AIA: School Bus Learns Adhesives Lesson
Thomas Built Buses Inc. (High Point, NC) has been building school buses for over 60 years. Today it is the largest school bus manufacturer in the United States, and its Saf-T-Liner C2 one of the most advanced buses in the world.
Going into full production in late 2004, the bus is manufactured in a new 275,000-square-foot facility with a 3/4-mile-long assembly line. It was designed with extensive input from hundreds of industry professionals, including everyone from school transportation directors to drivers and mechanics. Specific innovations include a low, sloping hood for better driver visibility and recessed warning lights that are less prone to damage when the bus is in use. An ergonomic driver cockpit reduces operator fatigue, and specialized floor and interior panels resist both corrosion and graffiti.
To cut down on manufacturing costs and increase durability, Thomas Built Buses assembles the bus bodies using a combination of self-piercing rivets and Loctite structural adhesives from Henkel Technologies (Madison Heights, MI), in a technique similar to that used in the aerospace industry. According to Henkel, this represents the first major use of structural adhesive as a primary fastening method for school bus assembly.

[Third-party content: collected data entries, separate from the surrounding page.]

$ cat config.mk
export PLATFORM = sky130hd
export DESIGN_NAME = memory_stage
export DESIGN_NICKNAME = d
export VERILOG_FILES = /design/src/rtl/cpu_pkg.sv /design/src/rtl/mem_req_fsm.sv /design/src/rtl/memory_stage.sv
export SDC_FILE = /design/constraint.sdc
export NUM_CORES = 1
export LEC_CHECK = 0
export BUFFER_PORTS_ARGS = -buffer_cell sky130_fd_sc_hd__buf_2
export CORE_MARGIN = 2
export CORE_UTILIZATION = 53
export CTS_CLUSTER_DIAMETER = 40
export CTS_CLUSTER_SIZE = 40
export DETAILED_ROUTE_END_ITERATION = 16
export PLACE_DENSITY_LB_ADDON = 0.08
export SYNTH_ARGS = -nofsm -noshare
export SYNTH_HDL_FRONTEND = slang
export SYNTH_HIERARCHICAL = 1
export SYNTH_SLANG_ARGS = --single-unit
export TNS_END_PERCENT = 5
$ cat constraint.sdc
create_clock -name clk -period 2.6 [get_ports clk]
set_input_delay 0.39 -clock clk [delete_from_list [all_inputs] [get_ports clk]]
set_output_delay 0.39 -clock clk [all_outputs]
set_load 0.01 [all_outputs]
`src/rtl/tm1638_display_driver.sv`:
```
// TM1638 board driver: encodes digits/dp/LEDs and serialises the three-frame write sequence on STB/CLK/DIO.
// Latency: first STB fall 2 cycles after start_i is accepted; done_o comes 314*CLK_DIV cycles after that fall.
// Handshake only: start_i is sampled in IDLE, requests while busy_o is high are dropped, and the TM side has no stall.
module tm1638_display_driver #(
  parameter int CLK_DIV  = 2,
  parameter int N_DIGITS = 8,
  parameter int HEX_EN   = 1,
  parameter int LZ_BLANK = 0
) (
  input  logic                  clk,
  input  logic                  rst,
  input  logic                  start_i,
  input  logic [4*N_DIGITS-1:0] digits_i,
  input  logic [N_DIGITS-1:0]   dp_i,
  input  logic [7:0]            leds_i,
  input  logic [2:0]            bright_i,
  input  logic                  disp_on_i,
  output logic                  busy_o,
  output logic                  done_o,
  output logic                  tm_stb_o,
  output logic                  tm_clk_o,
  output logic                  tm_dio_o
);

  localparam int DW = $clog2(2 * CLK_DIV) + 1;
  localparam logic [DW-1:0] HALF_LAST = DW'(CLK_DIV - 1);
  localparam logic [DW-1:0] GAP_LAST  = DW'(2 * CLK_DIV - 1);

  typedef enum logic [2:0] {
    S_IDLE, S_LOAD, S_CMD1, S_GAP, S_ADDR, S_DATA, S_CMD3, S_DONE
  } state_t;

  // SETUP: STB low with CLK high before the first bit; HOLD: CLK high after the last bit.
  typedef enum logic [1:0] {PH_SETUP, PH_LOW, PH_HIGH, PH_HOLD} phase_t;

  state_t                state;
  phase_t                phase;
  logic [DW-1:0]         div;
  logic [2:0]            bit_cnt;
  logic [3:0]            byte_cnt;
  logic [7:0]            shreg;
  logic                  gap_to_cmd3;

  // Shadow copies of the inputs, frozen for the whole update.
  logic [4*N_DIGITS-1:0] dig_s;
  logic [N_DIGITS-1:0]   dp_s;
  logic [7:0]            leds_s;
  logic [2:0]            bright_s;
  logic                  on_s;

  // Address-ordered payload of the F2 frame.
  logic [7:0]            data_q [16];

  logic [31:0]           dig_pad;
  logic [7:0]            dp_pad;
  logic [7:0]            seg_c [8];
  logic [3:0]            nidx;
  logic [7:0]            next_byte;

  assign dig_pad   = 32'(dig_s);
  assign dp_pad    = 8'(dp_s);
  assign nidx      = (state == S_ADDR) ? 4'd0 : byte_cnt + 4'd1;
  assign next_byte = data_q[nidx];

  function automatic logic [7:0] glyph(input logic [3:0] code);
    glyph = 8'h80;
    case (code)
      4'h0: glyph = 8'h3F;
      4'h1: glyph = 8'h06;
      4'h2: glyph = 8'h5B;
      4'h3: glyph = 8'h4F;
      4'h4: glyph = 8'h66;
      4'h5: glyph = 8'h6D;
      4'h6: glyph = 8'h7D;
      4'h7: glyph = 8'h07;
      4'h8: glyph = 8'h7F;
      4'h9: glyph = 8'h6F;
      4'hA: glyph = (HEX_EN != 0) ? 8'h77 : 8'h80;
      4'hB: glyph = (HEX_EN != 0) ? 8'h7C : 8'h80;
      4'hC: glyph = (HEX_EN != 0) ? 8'h39 : 8'h80;
      4'hD: glyph = (HEX_EN != 0) ? 8'h5E : 8'h80;
      4'hE: glyph = (HEX_EN != 0) ? 8'h79 : 8'h80;
      4'hF: glyph = (HEX_EN != 0) ? 8'h71 : 8'h80;
      default: glyph = 8'h80;
    endcase
  endfunction

  // Segment encode from the shadow digits, scanning from the highest digit down so a run of leading zeros can be blanked.
  always_comb begin
    logic lead;
    lead = 1'b1;
    for (int k = 7; k >= 0; k--) begin
      seg_c[k] = 8'h00;
      if (k < N_DIGITS) begin
        if ((LZ_BLANK != 0) && lead && (k != 0) && (dig_pad[4*k +: 4] == 4'h0)) begin
          seg_c[k] = {dp_pad[k], 7'b0};
        end else begin
          lead     = 1'b0;
          seg_c[k] = glyph(dig_pad[4*k +: 4]) | {dp_pad[k], 7'b0};
        end
      end
    end
  end

  // Sequencer: capture, encode, then shift F1 / F2 / F3 out LSB first with registered pin outputs.
  always_ff @(posedge clk or posedge rst) begin
    if (rst) begin
      state       <= S_IDLE;
      phase       <= PH_SETUP;
      div         <= '0;
      bit_cnt     <= '0;
      byte_cnt    <= '0;
      shreg       <= '0;
      gap_to_cmd3 <= 1'b0;
      busy_o      <= 1'b0;
      done_o      <= 1'b0;
      tm_stb_o    <= 1'b1;
      tm_clk_o    <= 1'b1;
      tm_dio_o    <= 1'b1;
      dig_s       <= '0;
      dp_s        <= '0;
      leds_s      <= '0;
      bright_s    <= '0;
      on_s        <= 1'b0;
      for (int k = 0; k < 16; k++) data_q[k] <= 8'h00;
    end else begin
      done_o <= 1'b0;
      case (state)
        S_IDLE: begin
          busy_o <= 1'b0;
          if (start_i) begin
            dig_s    <= digits_i;
            dp_s     <= dp_i;
            leds_s   <= leds_i;
            bright_s <= bright_i;
            on_s     <= disp_on_i;
            busy_o   <= 1'b1;
            state    <= S_LOAD;
          end
        end
        S_LOAD: begin
          for (int k = 0; k < 8; k++) begin
            data_q[2*k]   <= seg_c[k];
            data_q[2*k+1] <= {7'b0, leds_s[k]};
          end
          tm_stb_o <= 1'b0;
          shreg    <= 8'h40;
          phase    <= PH_SETUP;
          div      <= '0;
          bit_cnt  <= '0;
          state    <= S_CMD1;
        end
        S_GAP: begin
          if (div == GAP_LAST) begin
            div      <= '0;
            tm_stb_o <= 1'b0;
            phase    <= PH_SETUP;
            bit_cnt  <= '0;
            if (gap_to_cmd3) begin
              shreg <= {4'b1000, on_s, bright_s};
              state <= S_CMD3;
            end else begin
              shreg <= 8'hC0;
              state <= S_ADDR;
            end
          end else begin
            div <= div + DW'(1);
          end
        end
        S_DONE: begin
          busy_o <= 1'b0;
          state  <= S_IDLE;
        end
        default: begin
          // Byte-shifting states: CMD1, ADDR, DATA, CMD3.
          if (div != HALF_LAST) begin
            div <= div + DW'(1);
          end else begin
            div <= '0;
            case (phase)
              PH_SETUP: begin
                phase    <= PH_LOW;
                tm_clk_o <= 1'b0;
                tm_dio_o <= shreg[0];
                shreg    <= {1'b0, shreg[7:1]};
              end
              PH_LOW: begin
                phase    <= PH_HIGH;
                tm_clk_o <= 1'b1;
              end
              PH_HIGH: begin
                if (bit_cnt != 3'd7) begin
                  bit_cnt  <= bit_cnt + 3'd1;
                  phase    <= PH_LOW;
                  tm_clk_o <= 1'b0;
                  tm_dio_o <= shreg[0];
                  shreg    <= {1'b0, shreg[7:1]};
                end else if ((state == S_ADDR) || ((state == S_DATA) && (byte_cnt != 4'd15))) begin
                  // F2 runs its 17 bytes back to back with no STB release.
                  bit_cnt  <= '0;
                  phase    <= PH_LOW;
                  tm_clk_o <= 1'b0;
                  tm_dio_o <= next_byte[0];
                  shreg    <= {1'b0, next_byte[7:1]};
                  byte_cnt <= nidx;
                  state    <= S_DATA;
                end else begin
                  phase <= PH_HOLD;
                end
              end
              default: begin
                tm_stb_o <= 1'b1;
                tm_dio_o <= 1'b1;
                if (state == S_CMD3) begin
                  done_o <= 1'b1;
                  state  <= S_DONE;
                end else begin
                  gap_to_cmd3 <= (state == S_DATA);
                  state       <= S_GAP;
                end
              end
            endcase
          end
        end
      endcase
    end
  end

endmodule
```
`config.mk`:
```
export PLATFORM = sky130hd
export DESIGN_NAME = tm1638_display_driver
export DESIGN_NICKNAME = d
export VERILOG_FILES = /design/src/rtl/tm1638_display_driver.sv
export SDC_FILE = /design/constraint.sdc
export NUM_CORES = 1
export LEC_CHECK = 0
export BUFFER_PORTS_ARGS = -buffer_cell sky130_fd_sc_hd__buf_2
export CORE_MARGIN = 1.5
export CORE_UTILIZATION = 49
export CTS_CLUSTER_DIAMETER = 200
export DETAILED_ROUTE_END_ITERATION = 12
export PLACE_DENSITY = 0.67
export SLEW_MARGIN = 40
export SYNTH_ARGS = -nofsm -noshare
export SYNTH_HDL_FRONTEND = slang
export SYNTH_SLANG_ARGS = --single-unit
```
`constraint.sdc`:
```
create_clock -name clk -period 7.1 [get_ports clk]
set_clock_uncertainty 0.2 [all_clocks]
set_input_delay 1.065 -clock clk [delete_from_list [all_inputs] [get_ports clk]]
set_output_delay 1.065 -clock clk [all_outputs]
set_load 0.02 [all_outputs]
```
==> impl_metrics.tcl, run 1 <==
set metrics [dict create \
    outcome "completed" \
    grt_max_degree 86 \
    crit_buf_inv 0 \
    h-tree-depth 4 \
    holdPathEnd "data_q[107]$_DFFE_PP0P_" \
    worst_setup_path_start_kind "flop" \
    worstHoldPathType "flop to flop" \
    die_y_um 139 \
    timing.slew.headroom 0.506 \
    maxCapViolCount 0 \
    dieArea_mm2 0.0192 \
    rsz0062_at_grt "no" \
    numPortBuffers 59 \
    power_density_mw_per_mm2 181 \
    synth_compound_area_frac 0.177 \
    cp_max_fo 29 \
    clock-root-buffer "clkbuf_16" \
    p_int_uw 1420 \
    synth_nets 1037 \
    min_period_ns 2.99 \
    routed_wl_mm 19.4 \
    synth.distinct_cells 63 \
    hold_depth 2 \
    globalplace.congestion 0.834 \
    p_sw_uw 382 \
    antenna_found_initial 0 \
    clkPwrFrac 0.497 \
    die-width_um 139 \
    hold_viol 0 \
    crit_path_end_kind "flop" \
    tightest_slew_ns 0.741 \
    leakagePower_uw 0.00463 \
    drtAntennaViolNets 0 \
    async_reset_ff_frac 1.00 \
    syn_area_per_cell_um2 9.85 \
    core-area_mm2 0.0180 \
    reg2reg_from "state[1]$_DFFE_PP0P_" \
    cts_tree "built" \
    grt_pass1_wl_mm 32.9 \
    synthToLayoutAreaGrowth_pct 10.4 \
    synth-simple-area-share 0.133 \
    hpwl_mm 13.5 \
    cts_resized 0 \
    muxShareOfSynthArea 0.119 \
    comb_power_share 0.018 \
    critPathMaxStageDelay_ns 0.69 \
    synth_seq_cells 153 \
    cts_sinks 153 \
    r2r_cells 5 \
    ys_seq_area_frac 0.426 \
    synth.cell_area_mm2 0.00900 \
    syn_inst 914 \
    cts_made_buffers 17 \
    io_pins 60 \
    drc 0 \
    finalPower_uw 1800 \
    worstSkewPairLatency_ns 0.43 \
    fmax_mhz 335 \
    cts_setup_buffers 0 \
    overflow 0 \
    nets 1061 \
    grt_usage 0.212 \
    diodes 0 \
    r2r_slack_ns 4.11 \
    worstPathRequired_ns 7.23 \
    seqPwrFrac 0.485 \
    viasPerCell 5.69 \
    vias 6706 \
    setup_viol 0 \
    synth_top_family_by_area "compound AO/OA/AOI/OAI gates" \
    synthAdderAreaFrac 0.0945 \
    grt_pass1_vias 6425 \
    cts_buffer_depth 2 \
    cp_top_family "simple AND/OR/NAND/NOR gates" \
    setup_tns_ns 0 \
    fin_crit_sh 0.421 \
    crit_type "flop to flop" \
    crit_path_top_delay_cell "dfrtp_1" \
    firstDrtPassIters 5 \
    drt_iter0_drc 509 \
    clkTransAtPathRegs_ns 0.06 \
    num_rows 49 \
    yosys_warnings 0 \
    drive_gt1_frac 0.187 \
    peakVddDrop_v 0.000154 \
    synth-main-ff-cell "dfrtp_1" \
    worstPathArrival_ns 3.12 \
    synth-edff-count 0 \
    path_cells "or3b_2 -> and2_1 -> a221oi_1 -> a2111oi_0 -> o31ai_1" \
    reg2reg_to "tm_dio_o$_DFFE_PP1P_" \
    post_drt_wl_per_cell_um 16.5 \
    ctsHoldBuffers 0 \
    swShare 0.212 \
    min_from "data_q[107]$_DFFE_PP0P_" \
    start_util 0.501 \
    synthXorXnorAreaFrac 0.00278 \
    slew_viol_final 0 \
]
## kinds of logic after synthesis
kind of cell,Yosys count
flops,153
mux,89
fa+ha+maj,68
xor+xnor,2
simple gates,260
compound gates,242
buf+inv,100
## sequential cells by signal, indices dropped and copies added, names as in the netlist, 2 cells and up
signal and flops:
bit_cnt 3, bright_s 3, byte_cnt 4, data_q 72
dig_pad 32, div 3, dp_pad 8, leds_s 8
phase 2, shreg 8, state 3
## cell usage in the layout (no fill, tap or decap), types with 19 or more instances in the layout
cell      instances
dfrtp_1         150
nand2_1         120
o21ai_0          84
ha_1             67
mux2_2           62
buf_2            59
nor2_1           46
inv_1            39
a21oi_1          35
nor2b_1          27
a211oi_1         19
mux2i_1          19
## Yosys cell counts (all sizes together) (17+ instances only)
cell    number  area [µm²]
nor2b       27         169
ha          68         851
nand2      123         467
clkbuf      35         131
buf         23         145
mux2i       19         190
nor2        46         173
and3        17         106
a21oi       35         175
mux2        62         698
o21ai       85         429
dfrtp      150        3750
a211oi      20         155
inv         40         150
## worst register-to-register path, delay by kind of cell (launching register included)
kind,cells,cell delay [ns]
AO/OA/AOI/OAI,3,0.80
AND/OR/NAND/NOR,2,1.21
flip-flops,1,0.69
## worst max-delay path by stage
| stage | to | from | depth (start not counted) |
|---|---|---|---|
| floorplan | bit_cnt[0]$_DFFE_PP0P_ | rst | 1 |
| CTS | tm_dio_o$_DFFE_PP1P_ | state[1]$_DFFE_PP0P_ | 5 |
| global placement | dig_pad[18]$_DFFE_PP0P_ | start_i | 4 |
| detailed placement | tm_dio_o$_DFFE_PP1P_ | state[1]$_DFFE_PP0P_ | 5 |
| finish | tm_dio_o$_DFFE_PP1P_ | state[1]$_DFFE_PP0P_ | 5 |
| global route | tm_dio_o$_DFFE_PP1P_ | state[1]$_DFFE_PP0P_ | 5 |
## power groups by stage
stage | sequential [µW] | combinational (µW) | clock [µW]
4_1_cts | 872 | 35.0 | 913
6_report | 873 | 33.2 | 895
3_3_place_gp | 888 | 34.4 | 0
2_1_floorplan | 889 | 13.4 | 0
3_5_place_dp | 888 | 35.0 | 0
5_1_grt | 872 | 39.2 | 952
## layer usage
metal	part of all wire	GRT usage	vias up
met4	0.014	0.0587	0
met3	0.047	0.0483	19
met2	0.46	0.329	157
met1	0.47	0.298	3242
li1	-	-	3288
met5	0	0	-
## area by class of cell
| class | instances | area, µm² |
|---|---|---|
| multi-input combinational | 661 | 4750 |
| clock buffer | 21 | 460 |
| timing repair buffer | 63 | 329 |
| inverter | 42 | 165 |
| fill | 1590 | 8020 |
| tap | 229 | 287 |
| sequential | 153 | 3830 |
| clock inverter | 10 | 120 |
## through the flow
step                      instances  worst slack [ns]  instance area, µm²  hold WS, ns  utilization
after global placement         1148              4.10                9350        0.262        0.521
after floorplan                 914              1.72                9000        0.241            -
after global routing           1179              3.93                9940        0.305        0.553
final                          1179              4.11                9940        0.274        0.553
after CTS                      1179              3.94                9940        0.277        0.553
after detailed placement       1148              3.97                9360        0.263        0.521
Power figures use the tool's default switching activity.
==> inputs of run 2 (changes only) <==
Settings changed: PLACE_DENSITY 0.67 to 0.69.
Clock period 7.1 ns to 2.4 ns, I/O delays scaled along.
==> run 2 against run 1 <==
Net effect:
- global-route usage increased by 0.54 points
- count of clock-buffer cells in the layout stayed put
- clock power grew to 2.9 times the previous value
- via count is 4.1% higher
- maximum frequency up 33%
- first-iteration DRC count shrank 12%
- largest cell class unchanged
==> impl_metrics.tcl, run 2 (same netlist as run 1, synthesis figures left out) <==
set metrics [dict create \
    outcome "completed" \
    p_int_uw 4180 \
    holdPathEnd "busy_o$_DFFE_PP0P_" \
    seqPwrFrac 0.485 \
    cp_max_fo 7 \
    layoutNonFillerInstCount 1264 \
    drtAntennaViolNets 0 \
    leakagePower_uw 0.00505 \
    cts_made_buffers 17 \
    slew_viol_final 0 \
    drt_iter0_drc 450 \
    reg2reg_to "shreg[5]$_DFFE_PP0P_" \
    numPortBuffers 59 \
    crit_buf_inv 0 \
    die_y_um 139 \
    min_period_ns 2.25 \
    clkPwrFrac 0.483 \
    num_rows 49 \
    drive_gt1_frac 0.205 \
    viasPerCell 5.53 \
    p_sw_uw 1140 \
    hold_depth 3 \
    hold_viol 0 \
    path_cells "ha_1 -> ha_1 -> and3_1 -> o211ai_1 -> a21oi_1 -> a221oi_1 -> a31oi_1" \
    r2r_cells 7 \
    start_util 0.501 \
    fin_crit_sh 0.939 \
    power_density_mw_per_mm2 494 \
    grt_usage 0.217 \
    setup_viol 0 \
    nets 1146 \
    dp_cells 1179 \
    tightest_slew_ns 0.625 \
    clock-root-buffer "clkbuf_16" \
    h-tree-depth 4 \
    core-area_mm2 0.0180 \
    post_drt_wl_per_cell_um 15.7 \
    io_pins 60 \
    worstPathRequired_ns 2.50 \
    worstHoldPathType "input pin to flop" \
    synthToLayoutAreaGrowth_pct 19.7 \
    crit_top_cell "ha_1" \
    clkTransAtPathRegs_ns 0.06 \
    cp-startpoint "bit_cnt[0]$_DFFE_PP0P_" \
    worst_setup_path_start_kind "flop" \
    grt_pass1_vias 6817 \
    grt_max_degree 41 \
    worstPathArrival_ns 2.35 \
    firstDrtPassIters 5 \
    timing.final.ws_setup_ns 0.147 \
    drc 0 \
    hpwl_mm 14.3 \
    peakVddDrop_v 0.000650 \
    comb_power_share 0.032 \
    diodes 0 \
    fmax_mhz 444 \
    place_area_mm2 0.00966 \
    overflow 0 \
    r2r_slack_ns 0.15 \
    final_cell_area_mm2 0.0108 \
    maxCapViolCount 0 \
    worstSkewPairLatency_ns 0.43 \
    reg2reg_from "bit_cnt[0]$_DFFE_PP0P_" \
    cts_buffer_depth 2 \
    layout.cells.most_common "dfrtp_1" \
    crit_path_top_delay_cell "dfrtp_1" \
    grt_pass1_wl_mm 33.8 \
    rsz0062_at_grt "no" \
    min_from "start_i" \
    antenna_found_initial 0 \
    critPathMaxStageDelay_ns 0.40 \
    globalplace.congestion 0.862 \
    pre_cts_ws_ns 0.114 \
    final_cell_mix "dfrtp_1 (150), nand2_1 (120), o21ai_0 (84)" \
    vias 6984 \
    largest_register "data_q" \
    cts_sinks 153 \
    timing.slew.headroom 0.582 \
    final_util 0.600 \
    swShare 0.214 \
    crit_path_end_kind "flop" \
    crit_type "flop to flop" \
    cts_tree "built" \
    cp_top_family "compound AO/OA/AOI/OAI gates" \
    dieArea_mm2 0.0192 \
    largest_reg_flops 72 \
    routed_wl_mm 19.9 \
    die-width_um 139 \
]
==> run 2: cell types whose count changed in the layout (fill, tap and decap cells not counted), moves of 2 or more <==
cell	change
buf_12	+6
clkinvlp_4	-3
buf_4	+27
a2111oi_0	-2
clkinv_2	+3
dlygate4sd3_1	+53
==> run 2: area by class of cell <==
| class | instances | area, µm² |
|---|---|---|
| fillers | 1519 | 7190 |
| multi-input cells | 661 | 4760 |
| flip-flops and latches | 153 | 3830 |
| repair buffers | 148 | 1170 |
| clock buffers | 21 | 470 |
| well taps | 229 | 287 |
| inverters | 42 | 161 |
| clock inverters | 10 | 92.6 |
==> run 2: worst max path at each step <==
stage                                  end  slack, ns  cells past startpoint
floorplan           bit_cnt[0]$_DFFE_PP0P_      -0.09                      1
global placement      shreg[2]$_DFFE_PP0P_       0.17                      5
detailed placement    tm_dio_o$_DFFE_PP1P_       0.11                      6
CTS                   tm_dio_o$_DFFE_PP1P_       0.11                      6
global route          shreg[5]$_DFFE_PP0P_       0.02                      7
finish                shreg[5]$_DFFE_PP0P_       0.15                      7
==> run 2: through the flow <==
stage	TNS, ns	hold slack [ns]	power [µW]
floorplan	-13.27	0.241	2670
global placement	0	0.0868	2730
detailed placement	0	0.0814	2740
CTS	0	0.0297	5390
global route	0	0.0644	5500
finish	0	0.0531	5320
==> run 2: worst register-to-register path: cells and delay by family (launching register included) <==
kind	cells	cell delay, ns
AO/OA/AOI/OAI	4	0.86
adder cells (fa/ha/maj)	2	0.46
flip-flops	1	0.40
AND/OR/NAND/NOR	1	0.20
==> run 2: timing repair <==
item	CTS	global route
setup buffers	0	1
endpoints found under the hold margin	162	0
endpoints found under the setup margin	0	6
hold buffers	53	0
resized for setup	0	6
==> run 2: power groups by stage <==
| stage | Clock, µW | Sequential, µW | Combinational [µW] |
|---|---|---|---|
| 5_1_grt | 2730 | 2580 | 191 |
| 4_1_cts | 2630 | 2580 | 173 |
| 2_1_floorplan | 0 | 2630 | 40.3 |
| 6_report | 2570 | 2580 | 169 |
| 3_3_place_gp | 0 | 2630 | 106 |
| 3_5_place_dp | 0 | 2630 | 107 |
==> run 2: per-layer routing <==
metal	global-route usage	vias up	wire length, µm
met4	0.0654	0	394
met2	0.360	122	9470
met3	0.0439	34	646
met5	0	-	0
met1	0.288	3372	9370
li1	-	3456	-
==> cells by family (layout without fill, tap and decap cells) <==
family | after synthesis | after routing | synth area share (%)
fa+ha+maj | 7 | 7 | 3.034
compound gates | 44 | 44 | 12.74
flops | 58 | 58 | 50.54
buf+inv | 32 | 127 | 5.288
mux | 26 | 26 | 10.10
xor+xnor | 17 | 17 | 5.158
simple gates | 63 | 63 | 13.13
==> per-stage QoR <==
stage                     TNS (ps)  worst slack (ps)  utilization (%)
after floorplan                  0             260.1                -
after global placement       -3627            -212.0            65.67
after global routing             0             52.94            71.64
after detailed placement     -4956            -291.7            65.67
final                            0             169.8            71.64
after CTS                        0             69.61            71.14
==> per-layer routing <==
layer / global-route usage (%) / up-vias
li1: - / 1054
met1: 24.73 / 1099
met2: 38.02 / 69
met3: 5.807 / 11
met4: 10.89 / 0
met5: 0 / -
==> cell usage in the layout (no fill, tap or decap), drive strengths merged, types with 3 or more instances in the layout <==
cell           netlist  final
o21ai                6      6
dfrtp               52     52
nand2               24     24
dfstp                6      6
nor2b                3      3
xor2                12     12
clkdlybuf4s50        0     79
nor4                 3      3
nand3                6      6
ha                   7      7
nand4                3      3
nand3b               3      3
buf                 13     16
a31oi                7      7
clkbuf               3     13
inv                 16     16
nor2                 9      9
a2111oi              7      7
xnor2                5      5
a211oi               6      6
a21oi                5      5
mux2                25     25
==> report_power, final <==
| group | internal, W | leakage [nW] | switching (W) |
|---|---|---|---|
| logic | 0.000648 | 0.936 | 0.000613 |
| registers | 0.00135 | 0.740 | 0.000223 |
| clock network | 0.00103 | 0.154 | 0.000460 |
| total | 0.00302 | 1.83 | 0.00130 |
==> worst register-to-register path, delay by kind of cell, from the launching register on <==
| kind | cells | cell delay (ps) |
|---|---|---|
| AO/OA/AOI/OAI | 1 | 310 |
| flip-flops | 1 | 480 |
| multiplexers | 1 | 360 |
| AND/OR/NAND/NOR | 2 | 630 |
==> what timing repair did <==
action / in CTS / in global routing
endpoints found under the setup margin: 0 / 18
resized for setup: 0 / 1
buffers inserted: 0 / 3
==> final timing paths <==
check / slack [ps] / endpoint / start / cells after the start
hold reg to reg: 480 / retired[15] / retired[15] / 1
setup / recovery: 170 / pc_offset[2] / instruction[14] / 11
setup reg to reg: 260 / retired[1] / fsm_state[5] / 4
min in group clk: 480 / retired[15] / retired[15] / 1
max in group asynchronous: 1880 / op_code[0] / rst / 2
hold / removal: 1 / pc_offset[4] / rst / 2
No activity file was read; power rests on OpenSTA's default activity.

"The combination of adhesives and rivets results in fewer fasteners, for a sleek look, fewer potential leak points and substantially stronger joints," says Thomas Built Buses president John O'Leary.
According to Thomas Built Buses, during testing, sample joints demonstrated nearly twice the strength of conventional riveted joints when subjected to the U.S. Department of Transportation's standardized FMVSS 221 compliance testing. A framework comprised of a welded floor, rafters and stringers forms a solid structure that when bonded with adhesive to the side panels, creates a single, strong unitized body, providing both stability and durability.
Specific parts being bonded with adhesive include side sheet assemblies, interior headers, roof sheets, interior side sheets and roof caps.
According to Thomas Built Buses, adhesive joints maintain their integrity better over time than rivet-only joints, which will help cut down on operators' maintenance costs. "The ride to school is no longer a history lesson," says O'Leary. "We have designed a bus with proven technology for improved performance, life cycle cost and safety."